▶ [Your instructions]: Please restate exactly what appears in the records below from the first line to the line where "create_clock -name clk_in" is, that line included.
(Data for analysis)
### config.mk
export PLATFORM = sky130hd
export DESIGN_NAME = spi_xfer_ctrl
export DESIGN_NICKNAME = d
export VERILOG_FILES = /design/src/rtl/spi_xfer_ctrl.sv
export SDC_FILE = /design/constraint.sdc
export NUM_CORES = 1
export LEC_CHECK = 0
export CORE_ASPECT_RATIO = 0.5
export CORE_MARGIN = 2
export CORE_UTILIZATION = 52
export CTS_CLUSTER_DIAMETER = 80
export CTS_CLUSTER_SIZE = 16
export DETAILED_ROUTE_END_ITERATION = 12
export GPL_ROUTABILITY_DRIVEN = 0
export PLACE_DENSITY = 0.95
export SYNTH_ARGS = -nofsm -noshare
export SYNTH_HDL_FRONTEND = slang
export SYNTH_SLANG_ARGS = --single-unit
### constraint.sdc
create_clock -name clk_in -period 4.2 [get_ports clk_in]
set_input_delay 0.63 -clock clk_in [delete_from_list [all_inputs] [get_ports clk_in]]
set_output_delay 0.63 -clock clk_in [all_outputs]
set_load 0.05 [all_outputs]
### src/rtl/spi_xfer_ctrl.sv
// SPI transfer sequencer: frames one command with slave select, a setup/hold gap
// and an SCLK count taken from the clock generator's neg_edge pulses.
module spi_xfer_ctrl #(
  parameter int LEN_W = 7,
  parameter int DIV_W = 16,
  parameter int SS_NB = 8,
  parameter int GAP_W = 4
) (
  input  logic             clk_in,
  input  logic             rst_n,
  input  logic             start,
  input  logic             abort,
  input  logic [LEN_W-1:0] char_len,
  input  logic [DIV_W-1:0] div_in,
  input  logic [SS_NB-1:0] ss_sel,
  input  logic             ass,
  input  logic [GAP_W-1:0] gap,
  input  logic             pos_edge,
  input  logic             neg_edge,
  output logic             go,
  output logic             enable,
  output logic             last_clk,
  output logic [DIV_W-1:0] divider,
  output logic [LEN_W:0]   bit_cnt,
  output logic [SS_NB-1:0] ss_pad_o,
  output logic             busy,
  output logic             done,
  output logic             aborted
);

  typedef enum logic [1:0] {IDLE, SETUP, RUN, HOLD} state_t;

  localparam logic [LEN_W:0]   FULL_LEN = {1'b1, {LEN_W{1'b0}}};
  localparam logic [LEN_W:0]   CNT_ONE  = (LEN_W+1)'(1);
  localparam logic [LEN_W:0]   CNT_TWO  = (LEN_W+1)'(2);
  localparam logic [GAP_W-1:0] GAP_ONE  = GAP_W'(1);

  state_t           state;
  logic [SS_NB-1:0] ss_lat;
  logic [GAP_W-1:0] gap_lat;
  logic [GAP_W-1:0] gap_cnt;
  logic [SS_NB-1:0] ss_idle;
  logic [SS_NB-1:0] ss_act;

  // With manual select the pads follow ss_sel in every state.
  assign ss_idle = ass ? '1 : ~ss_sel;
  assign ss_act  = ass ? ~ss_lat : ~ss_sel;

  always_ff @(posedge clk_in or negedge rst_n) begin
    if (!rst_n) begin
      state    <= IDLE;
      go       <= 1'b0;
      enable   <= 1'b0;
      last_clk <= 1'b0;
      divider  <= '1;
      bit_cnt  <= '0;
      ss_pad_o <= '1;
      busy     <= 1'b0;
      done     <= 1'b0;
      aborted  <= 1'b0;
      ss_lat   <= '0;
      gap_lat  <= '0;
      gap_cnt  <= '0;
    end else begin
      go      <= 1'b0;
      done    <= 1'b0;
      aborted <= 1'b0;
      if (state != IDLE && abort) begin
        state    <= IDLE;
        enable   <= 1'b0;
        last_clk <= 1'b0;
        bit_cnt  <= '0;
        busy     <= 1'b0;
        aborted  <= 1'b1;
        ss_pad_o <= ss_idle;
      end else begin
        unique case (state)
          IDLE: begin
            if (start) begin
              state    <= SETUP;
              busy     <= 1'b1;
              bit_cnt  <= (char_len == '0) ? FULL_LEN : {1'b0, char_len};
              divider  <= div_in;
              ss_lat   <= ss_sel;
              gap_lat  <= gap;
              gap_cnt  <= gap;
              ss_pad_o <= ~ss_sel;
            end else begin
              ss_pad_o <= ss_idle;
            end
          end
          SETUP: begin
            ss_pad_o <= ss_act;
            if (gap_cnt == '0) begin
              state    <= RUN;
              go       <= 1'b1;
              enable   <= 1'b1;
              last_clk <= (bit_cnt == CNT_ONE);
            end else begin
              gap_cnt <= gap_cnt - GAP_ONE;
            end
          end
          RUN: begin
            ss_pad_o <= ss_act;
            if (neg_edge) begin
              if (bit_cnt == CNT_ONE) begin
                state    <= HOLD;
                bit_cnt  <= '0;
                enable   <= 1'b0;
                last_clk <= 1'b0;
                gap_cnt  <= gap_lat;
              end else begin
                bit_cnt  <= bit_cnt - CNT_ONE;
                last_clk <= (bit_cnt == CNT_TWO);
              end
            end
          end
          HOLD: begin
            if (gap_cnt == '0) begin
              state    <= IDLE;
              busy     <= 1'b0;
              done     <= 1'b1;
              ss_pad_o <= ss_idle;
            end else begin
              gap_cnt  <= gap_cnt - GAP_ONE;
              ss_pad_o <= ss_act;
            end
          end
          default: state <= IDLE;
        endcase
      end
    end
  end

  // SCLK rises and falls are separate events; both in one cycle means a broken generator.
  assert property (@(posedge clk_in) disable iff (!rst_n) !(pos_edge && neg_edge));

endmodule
(End Data for analysis)
▶ [Answer section]:
### config.mk
export PLATFORM = sky130hd
export DESIGN_NAME = spi_xfer_ctrl
export DESIGN_NICKNAME = d
export VERILOG_FILES = /design/src/rtl/spi_xfer_ctrl.sv
export SDC_FILE = /design/constraint.sdc
export NUM_CORES = 1
export LEC_CHECK = 0
export CORE_ASPECT_RATIO = 0.5
export CORE_MARGIN = 2
export CORE_UTILIZATION = 52
export CTS_CLUSTER_DIAMETER = 80
export CTS_CLUSTER_SIZE = 16
export DETAILED_ROUTE_END_ITERATION = 12
export GPL_ROUTABILITY_DRIVEN = 0
export PLACE_DENSITY = 0.95
export SYNTH_ARGS = -nofsm -noshare
export SYNTH_HDL_FRONTEND = slang
export SYNTH_SLANG_ARGS = --single-unit
### constraint.sdc
create_clock -name clk_in -period 4.2 [get_ports clk_in]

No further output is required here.